##### MATERIAL SHOWN

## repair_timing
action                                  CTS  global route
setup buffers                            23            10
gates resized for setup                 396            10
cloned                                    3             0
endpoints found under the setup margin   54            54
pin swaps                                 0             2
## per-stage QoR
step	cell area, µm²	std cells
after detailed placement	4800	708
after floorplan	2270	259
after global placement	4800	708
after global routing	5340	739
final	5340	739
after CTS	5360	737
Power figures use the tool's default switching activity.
File: config.mk
export PLATFORM = sky130hd
export DESIGN_NAME = data_mem_access
export DESIGN_NICKNAME = d
export VERILOG_FILES = /design/src/rtl/data_mem_access.sv
export SDC_FILE = /design/constraint.sdc
export NUM_CORES = 1
export LEC_CHECK = 0
export ABC_CLOCK_PERIOD_IN_PS = 1800
export BUFFER_PORTS_ARGS = -buffer_cell sky130_fd_sc_hd__buf_4
export CAP_MARGIN = 20
export CELL_PAD_IN_SITES_DETAIL_PLACEMENT = 1
export CELL_PAD_IN_SITES_GLOBAL_PLACEMENT = 1
export CORE_UTILIZATION = 34
export CTS_CLUSTER_DIAMETER = 100
export DETAILED_ROUTE_END_ITERATION = 10
export PLACE_DENSITY_LB_ADDON = 0.05
export SETUP_SLACK_MARGIN = 0.05
export SLEW_MARGIN = 20
export SYNTH_ARGS = -nofsm -noshare
export SYNTH_HDL_FRONTEND = slang
export SYNTH_SLANG_ARGS = --single-unit
File: constraint.sdc
create_clock -name i_clk -period 1.8 [get_ports i_clk]
set_clock_uncertainty 0.2 [all_clocks]
set_input_delay 0.09 -clock i_clk [delete_from_list [all_inputs] [get_ports i_clk]]
set_output_delay 0.09 -clock i_clk [all_outputs]
set_load 0.005 [all_outputs]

##########

> **WHAT YOU WILL DO**
Retype every record above exactly as it stands.

> **YOUR SOLUTION**
## repair_timing
action                                  CTS  global route
setup buffers                            23            10
gates resized for setup                 396            10
cloned                                    3             0
endpoints found under the setup margin   54            54
pin swaps                                 0             2
## per-stage QoR
step	cell area, µm²	std cells
after detailed placement	4800	708
after floorplan	2270	259
after global placement	4800	708
after global routing	5340	739
final	5340	739
after CTS	5360	737
Power figures use the tool's default switching activity.
File: config.mk
export PLATFORM = sky130hd
export DESIGN_NAME = data_mem_access
export DESIGN_NICKNAME = d
export VERILOG_FILES = /design/src/rtl/data_mem_access.sv
export SDC_FILE = /design/constraint.sdc
export NUM_CORES = 1
export LEC_CHECK = 0
export ABC_CLOCK_PERIOD_IN_PS = 1800
export BUFFER_PORTS_ARGS = -buffer_cell sky130_fd_sc_hd__buf_4
export CAP_MARGIN = 20
export CELL_PAD_IN_SITES_DETAIL_PLACEMENT = 1
export CELL_PAD_IN_SITES_GLOBAL_PLACEMENT = 1
export CORE_UTILIZATION = 34
export CTS_CLUSTER_DIAMETER = 100
export DETAILED_ROUTE_END_ITERATION = 10
export PLACE_DENSITY_LB_ADDON = 0.05
export SETUP_SLACK_MARGIN = 0.05
export SLEW_MARGIN = 20
export SYNTH_ARGS = -nofsm -noshare
export SYNTH_HDL_FRONTEND = slang
export SYNTH_SLANG_ARGS = --single-unit
File: constraint.sdc
create_clock -name i_clk -period 1.8 [get_ports i_clk]
set_clock_uncertainty 0.2 [all_clocks]
set_input_delay 0.09 -clock i_clk [delete_from_list [all_inputs] [get_ports i_clk]]
set_output_delay 0.09 -clock i_clk [all_outputs]
set_load 0.005 [all_outputs]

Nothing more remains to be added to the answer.